Siamo alle ore finali di quello che è stato il disastroso operato del ministro responsabile dello Sviluppo economico, Carlo Calenda. Invece di concentrarsi sulle operazioni da fare per passare il testimone al prossimo ministro, continua a deridere in tv e sui palchi delle assemblee il Movimento 5 Stelle. Tra gli ultimi interventi pubblici di Calenda c'è quello in una nota trasmissione televisiva in prima serata, durante la quale ha implicitamemte fatto riferimento al Movimento, il quale secondo una sua fantasiosa ricostruzione avrebbe rassicurato i tarantini che qualora l'Ilva chiudesse potrebbero fare affidamento sul Reddito di Cittadinanza. Nulla di più falso, noi non abbiamo mai preso in giro i nostri concittadini, non fosse peraltro che conviviamo come loro con il mostro dell'Ilva, fonte di malattia e morte.
Vorremmo tanto che il responsabile del Mise entrasse nel merito della vertenza ma quello che continuiamo a sentire da lui sono accuse di populismo e dilettantismo. Quindi solo parole, come le cifre inesistenti che continua a citare per il risanamento del siderurgico. Non si capisce infatti dove Calenda trovi il dato sui 4,2 miliardi di investimenti da parte di ArcelorMittal, visto che nel contratto non ce n’è traccia.
Calenda inoltre dimostra una conoscenza molto superficiale del dossier Ilva, in particolare quando afferma che con il piano del Movimento 5 Stelle sarebbero a rischio 20.000 posti di lavoro. Ad oggi i lavoratori impiegati sono 14.000, i quali si ridurranno prima a 10.000, successivamente a 8.500, nel caso andasse in porto l’accordo con ArcelorMittal. Peraltro il contratto di affitto messo in piedi dal Ministro prevede il licenziamento dei lavoratori e la loro riassunzione per scongiurare una sanzione della Commissione europea da cinque miliardi, dovuta alla violazione del divieto di aiuti di Stato. Il non detto di tutta questa fantasiosa manovra è che a pagarne le spese in termini occupazionali sarebbero proprio i lavoratori, anche quelli riassunti, dato che perderebbero gli scatti di anzianità, premi di produttività e tutele. Il messaggio fra le righe che Calenda stenta a rivelare è che l’unico a giovarne, attraverso un regalo da 50 milioni di euro, sarebbe proprio l’investitore ArcelorMittal, il quale potrebbe risparmiare circa 5.000 euro per ogni lavoratore.

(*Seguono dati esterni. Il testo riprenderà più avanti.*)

## src/design/ccmt_pkg.sv

```systemverilog
`timescale 1ns / 1ps
// ----------------------------------------------------------------------------
// ccmt_pkg
// Shared types and constants of the cost curve minimum tracker.
// ----------------------------------------------------------------------------
package ccmt_pkg;

   localparam int PIXEL_W     = 16;
   localparam int STEP_W      = 10;
   localparam int COST_W      = 16;
   localparam int OLDER_W     = 17;
   localparam int FLAT_W      = 11;
   localparam int CENTER_W    = 10;
   localparam int SCORE_W     = 36;
   localparam int WEIGHT_W    = 16;
   localparam int PROD_A_W    = 27;
   localparam int PROD_B_W    = 33;
   localparam int REPORTED    = 3;
   localparam int COUNT_OUT_W = 2;
   localparam int CSR_INDEX_W = 2;
   localparam int RSP_DEPTH   = 4;

   localparam logic OP_UPDATE = 1'b0;
   localparam logic OP_READ   = 1'b1;

   localparam logic [OLDER_W-1:0]       COST_NONE         = 17'h10000;
   localparam logic signed [FLAT_W-1:0] FLAT_NONE         = -11'sd1;
   localparam logic [WEIGHT_W-1:0]      CENTER_WEIGHT_RST = 16'd0;
   localparam logic [WEIGHT_W-1:0]      COST_WEIGHT_RST   = 16'd256;

   typedef enum logic [CSR_INDEX_W-1:0] {
      CSR_CENTER_WEIGHT = 2'd0,
      CSR_COST_WEIGHT   = 2'd1
   } csr_index_type;

   typedef struct packed {
      logic [COST_W-1:0]         last_cost;
      logic [OLDER_W-1:0]        older_cost;
      logic signed [FLAT_W-1:0]  flat_start;
   } curve_state_type;

   typedef struct packed {
      logic [CENTER_W-1:0]       center;
      logic signed [SCORE_W-1:0] score;
   } minimum_type;

   typedef struct packed {
      logic                record;
      logic [CENTER_W-1:0] center;
   } record_type;

   typedef struct packed {
      logic [PIXEL_W-1:0]                     read_pixel;
      logic [COUNT_OUT_W-1:0]                 minima_count;
      logic [REPORTED-1:0][CENTER_W-1:0]      center;
      logic [REPORTED-1:0][SCORE_W-1:0]       score;
   } rsp_type;

endpackage

```

## src/design/ccmt_curve_step.sv

```systemverilog
`timescale 1ns / 1ps
// ----------------------------------------------------------------------------
// ccmt_curve_step
// Per pixel curve follower: plateau tracking and minimum detection for one
// cost sample, with the next state of the pixel entry.
// ----------------------------------------------------------------------------
module ccmt_curve_step #(
   parameter int MINIMA_KEPT = 3,
   localparam int CNT_W = $clog2(MINIMA_KEPT + 1)
) (
   input  ccmt_pkg::curve_state_type          state_in,
   input  logic [CNT_W-1:0]                   count_in,
   input  logic [ccmt_pkg::STEP_W-1:0]        step,
   input  logic [ccmt_pkg::COST_W-1:0]        cost,
   output ccmt_pkg::curve_state_type          state_out,
   output logic [CNT_W-1:0]                   count_out,
   output ccmt_pkg::record_type               rec
);

   import ccmt_pkg::*;

   logic signed [FLAT_W-1:0] flat;
   logic signed [FLAT_W-1:0] flat_open;
   logic [FLAT_W-1:0]        center_sum;

   always_comb begin
      state_out  = state_in;
      count_out  = count_in;
      rec        = '0;
      flat       = state_in.flat_start;
      flat_open  = state_in.flat_start;
      center_sum = '0;
      if (step == '0) begin
         state_out.last_cost  = cost;
         state_out.older_cost = COST_NONE;
         state_out.flat_start = FLAT_NONE;
         count_out            = '0;
      end else begin
         if (step == STEP_W'(1)) begin
            if (cost == state_in.last_cost) begin
               flat = '0;
            end else if (cost > state_in.last_cost) begin
               rec.record = 1'b1;
            end
         end else if (cost < state_in.last_cost) begin
            flat = FLAT_NONE;
         end else begin
            if (flat < 0 && {1'b0, state_in.last_cost} < state_in.older_cost) begin
               flat_open = $signed({1'b0, step}) - 11'sd1;
            end
            if (cost > state_in.last_cost && flat_open >= 0) begin
               center_sum = $unsigned(flat_open) + {1'b0, step} - 11'd1;
               rec.record = 1'b1;
               rec.center = (flat_open > 0) ? center_sum[FLAT_W-1:1] : '0;
               flat       = FLAT_NONE;
            end else begin
               flat = flat_open;
            end
         end
         state_out.flat_start = flat;
         state_out.older_cost = {1'b0, state_in.last_cost};
         state_out.last_cost  = cost;
         if (rec.record && count_in < MINIMA_KEPT) begin
            count_out = CNT_W'(count_in + 1'b1);
         end
      end
   end

endmodule

```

Da parte nostra abbiamo dimostrato, da ultimo con l’incontro del 21 maggio a Taranto con i rappresentanti locali del comparto metalmeccanico, di voler intraprendere un percorso alternativo condiviso con lavoratori, enti locali e regione. Noi proponiamo la progressiva chiusura delle fonti inquinanti garantendo ugualmente i livelli occupazionali, piuttosto che cedere l’attività a condizioni sfavorevoli per i lavoratori e i tarantini, in termini di lavoro, salute e ambiente. Bilbao, Pittsburgh e la Ruhr l'hanno già fatto. Perché non in Italia? In questo senso teniamo a precisare che l’accordo con Arcelor non offre garanzie di continuità, ad esempio non sono previste sanzioni per gli affittuari nel momento in cui dopo due o quattro anni decidessero di non comprare l’azienda e poi c'è la spinosa questione dell'immunità penale per commissari ed acquirenti, un dettaglio sconcertante ed incostituzionale che il Ministro non menziona mai. Inoltre Calenda sta trattando con Mittal attraverso una new company che a oggi possiede un capitale sociale di appena 10.000 euro, a fronte di investimenti 'annunciati' per miliardi.
Infine è necessario sottolineare come il ministro uscente di uno dei più importanti dicasteri del Paese sia scaduto nell'offesa personale nei nostri confronti e di tutti i tarantini. Ha preferito deriderci dal palco dell'assemblea di Confindustria 2018 definendoci 'cozze pelose', facendo quindi riferimento a una particolare tipologia di mitilicoltura tarantina a rischio per l’alto livello di inquinamento del territorio, piuttosto che ricredersi sulla nostra proposta, che rilanciamo come l’unica razionale in campo.